Your result should be every line of the records below that contains the word "class".

[Recorded data]
────
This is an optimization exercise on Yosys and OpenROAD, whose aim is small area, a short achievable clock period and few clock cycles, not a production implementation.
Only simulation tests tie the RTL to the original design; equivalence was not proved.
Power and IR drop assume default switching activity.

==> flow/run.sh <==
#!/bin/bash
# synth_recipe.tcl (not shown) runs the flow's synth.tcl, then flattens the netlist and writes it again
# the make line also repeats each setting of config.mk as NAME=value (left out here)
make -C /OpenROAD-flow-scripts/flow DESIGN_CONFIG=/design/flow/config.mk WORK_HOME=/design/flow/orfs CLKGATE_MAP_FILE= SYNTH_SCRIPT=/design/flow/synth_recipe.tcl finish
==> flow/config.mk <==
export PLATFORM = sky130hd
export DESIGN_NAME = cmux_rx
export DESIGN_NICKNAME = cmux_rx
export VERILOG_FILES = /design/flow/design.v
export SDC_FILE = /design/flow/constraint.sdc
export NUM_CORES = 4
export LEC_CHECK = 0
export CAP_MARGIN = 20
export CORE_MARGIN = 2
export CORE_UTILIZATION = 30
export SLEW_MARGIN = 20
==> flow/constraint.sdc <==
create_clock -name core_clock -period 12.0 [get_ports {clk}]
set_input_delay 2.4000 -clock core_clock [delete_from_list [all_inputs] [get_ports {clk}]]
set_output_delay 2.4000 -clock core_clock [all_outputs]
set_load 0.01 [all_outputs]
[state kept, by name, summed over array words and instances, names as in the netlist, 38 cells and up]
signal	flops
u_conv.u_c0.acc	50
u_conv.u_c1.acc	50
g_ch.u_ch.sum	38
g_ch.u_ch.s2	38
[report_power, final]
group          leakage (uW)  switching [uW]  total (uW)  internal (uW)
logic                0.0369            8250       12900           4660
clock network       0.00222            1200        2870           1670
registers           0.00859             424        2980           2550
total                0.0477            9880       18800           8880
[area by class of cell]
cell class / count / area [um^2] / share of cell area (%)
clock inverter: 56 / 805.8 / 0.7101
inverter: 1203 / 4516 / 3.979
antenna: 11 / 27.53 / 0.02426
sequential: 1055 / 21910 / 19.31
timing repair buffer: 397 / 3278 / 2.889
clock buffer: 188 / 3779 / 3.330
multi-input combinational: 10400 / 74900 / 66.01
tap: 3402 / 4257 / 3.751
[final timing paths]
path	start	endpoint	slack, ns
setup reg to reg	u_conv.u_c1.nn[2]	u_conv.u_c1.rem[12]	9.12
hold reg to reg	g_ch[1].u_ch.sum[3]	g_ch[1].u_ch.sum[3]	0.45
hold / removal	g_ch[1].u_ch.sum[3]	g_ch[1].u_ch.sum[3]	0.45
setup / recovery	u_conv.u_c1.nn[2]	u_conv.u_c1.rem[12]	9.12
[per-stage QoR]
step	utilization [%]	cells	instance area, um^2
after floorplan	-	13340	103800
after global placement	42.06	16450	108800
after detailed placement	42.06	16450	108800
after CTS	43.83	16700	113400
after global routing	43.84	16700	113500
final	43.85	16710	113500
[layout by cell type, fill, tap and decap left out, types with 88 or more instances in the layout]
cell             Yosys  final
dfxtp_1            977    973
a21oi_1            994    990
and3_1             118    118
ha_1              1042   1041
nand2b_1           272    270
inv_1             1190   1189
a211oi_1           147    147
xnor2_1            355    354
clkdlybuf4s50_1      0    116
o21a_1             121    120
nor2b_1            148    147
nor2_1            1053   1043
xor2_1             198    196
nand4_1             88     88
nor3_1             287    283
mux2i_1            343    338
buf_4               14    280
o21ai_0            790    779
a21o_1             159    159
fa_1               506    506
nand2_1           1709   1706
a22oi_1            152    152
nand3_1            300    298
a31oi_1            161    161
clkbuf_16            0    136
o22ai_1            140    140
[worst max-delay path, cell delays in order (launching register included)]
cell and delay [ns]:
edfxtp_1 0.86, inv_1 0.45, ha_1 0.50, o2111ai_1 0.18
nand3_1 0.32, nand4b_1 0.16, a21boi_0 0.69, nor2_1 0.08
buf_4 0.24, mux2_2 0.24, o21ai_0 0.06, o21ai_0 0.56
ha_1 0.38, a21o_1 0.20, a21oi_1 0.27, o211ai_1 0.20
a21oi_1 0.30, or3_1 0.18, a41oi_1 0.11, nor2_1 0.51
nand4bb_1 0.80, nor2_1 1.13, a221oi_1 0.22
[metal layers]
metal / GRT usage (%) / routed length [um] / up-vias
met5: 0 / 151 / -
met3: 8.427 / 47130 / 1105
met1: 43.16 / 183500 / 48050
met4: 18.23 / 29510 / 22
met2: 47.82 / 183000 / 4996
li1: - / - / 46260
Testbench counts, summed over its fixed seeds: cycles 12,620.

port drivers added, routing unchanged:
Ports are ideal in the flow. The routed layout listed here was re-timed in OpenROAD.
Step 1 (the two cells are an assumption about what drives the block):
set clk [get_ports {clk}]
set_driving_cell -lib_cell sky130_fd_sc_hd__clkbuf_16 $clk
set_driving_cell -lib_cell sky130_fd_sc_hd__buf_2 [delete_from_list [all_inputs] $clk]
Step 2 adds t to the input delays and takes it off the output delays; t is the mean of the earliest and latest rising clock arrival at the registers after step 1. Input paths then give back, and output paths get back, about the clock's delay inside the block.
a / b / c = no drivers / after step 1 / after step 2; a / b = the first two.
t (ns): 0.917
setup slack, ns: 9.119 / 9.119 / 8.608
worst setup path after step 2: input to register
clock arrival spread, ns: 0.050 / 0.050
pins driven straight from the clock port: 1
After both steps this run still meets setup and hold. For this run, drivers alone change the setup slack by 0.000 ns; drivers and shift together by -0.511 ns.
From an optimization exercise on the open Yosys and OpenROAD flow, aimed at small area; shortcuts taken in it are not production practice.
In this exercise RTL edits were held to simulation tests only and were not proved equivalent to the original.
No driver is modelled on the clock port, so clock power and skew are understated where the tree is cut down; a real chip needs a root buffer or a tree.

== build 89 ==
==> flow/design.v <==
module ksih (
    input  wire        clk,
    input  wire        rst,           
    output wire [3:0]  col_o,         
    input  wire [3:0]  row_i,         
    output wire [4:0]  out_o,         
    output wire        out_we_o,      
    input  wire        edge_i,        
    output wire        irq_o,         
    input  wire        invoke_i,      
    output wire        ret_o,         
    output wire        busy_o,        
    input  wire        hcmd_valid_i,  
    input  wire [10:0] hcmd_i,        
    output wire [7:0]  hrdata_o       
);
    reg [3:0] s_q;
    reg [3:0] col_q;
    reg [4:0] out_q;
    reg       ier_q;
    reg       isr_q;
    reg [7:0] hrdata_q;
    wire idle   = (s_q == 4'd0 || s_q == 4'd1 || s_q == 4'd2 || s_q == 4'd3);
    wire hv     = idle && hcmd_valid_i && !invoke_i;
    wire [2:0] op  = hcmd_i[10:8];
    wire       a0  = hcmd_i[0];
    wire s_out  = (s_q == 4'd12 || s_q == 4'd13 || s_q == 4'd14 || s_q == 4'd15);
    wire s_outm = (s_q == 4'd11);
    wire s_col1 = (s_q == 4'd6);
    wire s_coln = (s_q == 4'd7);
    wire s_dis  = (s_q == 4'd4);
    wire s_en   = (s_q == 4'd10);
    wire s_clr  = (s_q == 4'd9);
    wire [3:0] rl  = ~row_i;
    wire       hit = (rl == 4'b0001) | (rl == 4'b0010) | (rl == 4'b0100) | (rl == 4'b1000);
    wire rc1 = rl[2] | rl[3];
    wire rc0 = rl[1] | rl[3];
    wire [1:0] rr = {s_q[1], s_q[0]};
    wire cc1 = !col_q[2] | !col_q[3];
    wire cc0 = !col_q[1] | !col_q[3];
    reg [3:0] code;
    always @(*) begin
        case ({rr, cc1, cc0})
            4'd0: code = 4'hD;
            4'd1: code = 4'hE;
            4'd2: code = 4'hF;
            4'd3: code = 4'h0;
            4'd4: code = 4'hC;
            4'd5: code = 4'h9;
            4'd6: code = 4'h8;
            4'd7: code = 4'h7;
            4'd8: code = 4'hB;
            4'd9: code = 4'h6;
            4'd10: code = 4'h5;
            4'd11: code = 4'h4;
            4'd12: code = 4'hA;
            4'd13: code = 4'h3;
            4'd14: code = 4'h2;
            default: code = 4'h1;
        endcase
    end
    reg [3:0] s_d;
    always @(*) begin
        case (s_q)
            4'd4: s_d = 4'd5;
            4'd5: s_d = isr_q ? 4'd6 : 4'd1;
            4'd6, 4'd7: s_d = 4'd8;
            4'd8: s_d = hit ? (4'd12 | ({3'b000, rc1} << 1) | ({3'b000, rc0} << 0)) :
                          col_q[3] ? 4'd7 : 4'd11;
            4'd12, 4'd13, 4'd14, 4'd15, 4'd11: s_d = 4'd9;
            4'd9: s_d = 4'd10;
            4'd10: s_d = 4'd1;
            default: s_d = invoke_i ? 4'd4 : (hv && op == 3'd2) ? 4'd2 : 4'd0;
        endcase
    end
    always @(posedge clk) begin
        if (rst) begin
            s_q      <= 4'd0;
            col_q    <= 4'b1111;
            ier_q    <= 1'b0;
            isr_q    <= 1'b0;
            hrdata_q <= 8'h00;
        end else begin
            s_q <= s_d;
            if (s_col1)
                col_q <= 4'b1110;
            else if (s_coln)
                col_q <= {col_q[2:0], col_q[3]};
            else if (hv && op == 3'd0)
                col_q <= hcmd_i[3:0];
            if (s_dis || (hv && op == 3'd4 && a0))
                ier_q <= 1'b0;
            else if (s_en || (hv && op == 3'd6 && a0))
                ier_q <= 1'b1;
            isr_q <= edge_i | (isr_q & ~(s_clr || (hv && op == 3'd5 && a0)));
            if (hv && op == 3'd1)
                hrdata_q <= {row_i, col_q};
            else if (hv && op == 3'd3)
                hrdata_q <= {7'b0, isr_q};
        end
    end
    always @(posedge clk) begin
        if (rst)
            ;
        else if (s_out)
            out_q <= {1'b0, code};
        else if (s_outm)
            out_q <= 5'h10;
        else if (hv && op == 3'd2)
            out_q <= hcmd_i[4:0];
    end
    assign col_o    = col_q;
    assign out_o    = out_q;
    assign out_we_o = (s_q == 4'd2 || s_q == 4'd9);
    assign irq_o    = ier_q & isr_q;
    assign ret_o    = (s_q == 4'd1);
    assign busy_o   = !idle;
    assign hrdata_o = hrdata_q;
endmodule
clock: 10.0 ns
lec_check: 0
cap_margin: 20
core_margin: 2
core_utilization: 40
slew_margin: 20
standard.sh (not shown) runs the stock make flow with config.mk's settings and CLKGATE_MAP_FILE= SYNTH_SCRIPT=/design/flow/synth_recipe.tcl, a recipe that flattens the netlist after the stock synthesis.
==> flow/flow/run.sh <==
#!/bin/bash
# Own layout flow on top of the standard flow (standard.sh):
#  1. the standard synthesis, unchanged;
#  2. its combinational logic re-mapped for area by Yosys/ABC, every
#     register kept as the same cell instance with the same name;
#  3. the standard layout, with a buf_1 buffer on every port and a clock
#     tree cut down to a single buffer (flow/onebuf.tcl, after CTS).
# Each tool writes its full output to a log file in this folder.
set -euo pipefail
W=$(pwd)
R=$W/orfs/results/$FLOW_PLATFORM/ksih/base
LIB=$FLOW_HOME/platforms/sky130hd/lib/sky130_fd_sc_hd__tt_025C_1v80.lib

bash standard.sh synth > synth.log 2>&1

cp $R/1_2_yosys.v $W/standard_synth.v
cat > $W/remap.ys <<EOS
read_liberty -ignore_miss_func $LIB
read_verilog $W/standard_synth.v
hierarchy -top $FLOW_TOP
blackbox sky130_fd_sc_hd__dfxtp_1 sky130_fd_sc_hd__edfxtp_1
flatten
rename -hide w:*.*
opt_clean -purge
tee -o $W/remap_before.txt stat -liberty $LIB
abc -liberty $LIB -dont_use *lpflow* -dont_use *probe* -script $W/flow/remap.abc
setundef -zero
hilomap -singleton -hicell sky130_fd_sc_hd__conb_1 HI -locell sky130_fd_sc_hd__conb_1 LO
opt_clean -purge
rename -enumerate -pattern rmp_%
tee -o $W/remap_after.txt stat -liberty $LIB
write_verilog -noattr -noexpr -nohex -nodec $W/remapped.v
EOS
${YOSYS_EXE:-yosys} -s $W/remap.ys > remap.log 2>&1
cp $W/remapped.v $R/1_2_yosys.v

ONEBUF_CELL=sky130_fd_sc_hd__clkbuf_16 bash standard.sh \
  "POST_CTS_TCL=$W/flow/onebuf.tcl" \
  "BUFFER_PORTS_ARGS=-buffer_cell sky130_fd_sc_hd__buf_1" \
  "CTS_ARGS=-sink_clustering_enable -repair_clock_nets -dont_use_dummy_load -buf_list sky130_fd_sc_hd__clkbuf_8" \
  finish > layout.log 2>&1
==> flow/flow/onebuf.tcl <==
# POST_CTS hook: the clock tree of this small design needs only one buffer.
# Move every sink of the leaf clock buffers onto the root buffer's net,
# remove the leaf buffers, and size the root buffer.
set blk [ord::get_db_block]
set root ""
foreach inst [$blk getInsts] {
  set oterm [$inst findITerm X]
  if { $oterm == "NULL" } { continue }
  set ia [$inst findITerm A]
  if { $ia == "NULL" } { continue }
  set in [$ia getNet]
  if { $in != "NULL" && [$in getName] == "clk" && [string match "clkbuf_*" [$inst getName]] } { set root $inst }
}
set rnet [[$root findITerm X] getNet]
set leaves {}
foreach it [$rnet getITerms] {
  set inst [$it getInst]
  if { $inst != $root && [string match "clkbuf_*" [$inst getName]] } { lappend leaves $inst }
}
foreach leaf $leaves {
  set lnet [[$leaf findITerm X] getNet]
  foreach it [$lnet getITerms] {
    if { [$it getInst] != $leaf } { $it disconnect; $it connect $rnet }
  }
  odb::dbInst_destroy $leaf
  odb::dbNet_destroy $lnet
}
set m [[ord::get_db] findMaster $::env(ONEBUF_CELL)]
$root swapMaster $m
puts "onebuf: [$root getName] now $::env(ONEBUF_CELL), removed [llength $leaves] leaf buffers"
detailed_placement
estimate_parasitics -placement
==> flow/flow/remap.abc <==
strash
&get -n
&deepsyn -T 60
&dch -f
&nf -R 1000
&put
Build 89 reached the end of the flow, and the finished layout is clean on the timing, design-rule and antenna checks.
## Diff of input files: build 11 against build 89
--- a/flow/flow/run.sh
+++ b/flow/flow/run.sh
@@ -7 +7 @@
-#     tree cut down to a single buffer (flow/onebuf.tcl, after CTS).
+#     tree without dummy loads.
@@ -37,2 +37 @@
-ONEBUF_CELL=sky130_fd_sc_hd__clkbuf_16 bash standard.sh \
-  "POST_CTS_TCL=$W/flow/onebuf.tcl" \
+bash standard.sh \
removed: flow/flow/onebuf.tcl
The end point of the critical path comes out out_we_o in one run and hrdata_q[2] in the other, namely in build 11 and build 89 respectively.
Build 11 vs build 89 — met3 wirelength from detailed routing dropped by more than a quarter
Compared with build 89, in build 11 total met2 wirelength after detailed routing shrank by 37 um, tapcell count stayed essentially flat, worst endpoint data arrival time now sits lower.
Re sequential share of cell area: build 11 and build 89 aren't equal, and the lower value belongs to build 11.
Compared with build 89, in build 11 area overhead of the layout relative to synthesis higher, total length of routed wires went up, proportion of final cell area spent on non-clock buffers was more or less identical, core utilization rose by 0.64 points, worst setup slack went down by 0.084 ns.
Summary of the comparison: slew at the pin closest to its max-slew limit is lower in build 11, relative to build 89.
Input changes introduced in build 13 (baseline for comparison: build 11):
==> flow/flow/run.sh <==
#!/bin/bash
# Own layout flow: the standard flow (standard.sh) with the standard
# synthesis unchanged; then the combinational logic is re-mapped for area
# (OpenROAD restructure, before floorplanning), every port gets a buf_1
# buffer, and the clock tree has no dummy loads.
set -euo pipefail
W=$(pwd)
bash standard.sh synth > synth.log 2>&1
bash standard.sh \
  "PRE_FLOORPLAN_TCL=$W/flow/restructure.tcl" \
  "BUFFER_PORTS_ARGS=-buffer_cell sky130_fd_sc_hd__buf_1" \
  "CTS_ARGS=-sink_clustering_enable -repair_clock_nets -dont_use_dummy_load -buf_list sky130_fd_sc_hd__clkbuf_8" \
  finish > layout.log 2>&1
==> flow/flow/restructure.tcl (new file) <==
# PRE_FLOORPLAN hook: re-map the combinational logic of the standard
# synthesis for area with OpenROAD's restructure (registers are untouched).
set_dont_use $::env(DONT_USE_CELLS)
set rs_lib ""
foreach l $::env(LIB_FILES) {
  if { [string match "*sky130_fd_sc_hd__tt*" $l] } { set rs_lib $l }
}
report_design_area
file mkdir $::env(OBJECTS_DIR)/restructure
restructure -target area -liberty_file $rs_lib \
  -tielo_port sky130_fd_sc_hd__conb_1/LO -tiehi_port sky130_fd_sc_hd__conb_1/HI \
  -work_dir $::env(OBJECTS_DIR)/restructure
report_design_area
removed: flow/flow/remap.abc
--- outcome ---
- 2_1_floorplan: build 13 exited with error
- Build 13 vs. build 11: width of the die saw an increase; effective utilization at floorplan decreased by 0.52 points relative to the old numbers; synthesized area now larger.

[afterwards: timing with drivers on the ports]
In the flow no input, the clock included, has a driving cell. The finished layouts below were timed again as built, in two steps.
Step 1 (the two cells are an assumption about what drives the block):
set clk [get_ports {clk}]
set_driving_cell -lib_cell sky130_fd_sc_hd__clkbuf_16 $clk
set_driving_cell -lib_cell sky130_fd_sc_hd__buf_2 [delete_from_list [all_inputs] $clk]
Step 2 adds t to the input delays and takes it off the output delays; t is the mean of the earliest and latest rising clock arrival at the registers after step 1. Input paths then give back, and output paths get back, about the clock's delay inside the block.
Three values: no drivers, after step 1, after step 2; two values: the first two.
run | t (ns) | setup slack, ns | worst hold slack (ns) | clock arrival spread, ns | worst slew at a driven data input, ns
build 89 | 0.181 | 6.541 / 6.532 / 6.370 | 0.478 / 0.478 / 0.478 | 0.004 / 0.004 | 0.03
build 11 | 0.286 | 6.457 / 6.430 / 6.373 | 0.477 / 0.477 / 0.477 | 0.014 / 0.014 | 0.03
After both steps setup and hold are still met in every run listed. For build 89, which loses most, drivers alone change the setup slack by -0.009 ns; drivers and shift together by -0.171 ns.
────
Output of the task:
[area by class of cell]
cell class / count / area [um^2] / share of cell area (%)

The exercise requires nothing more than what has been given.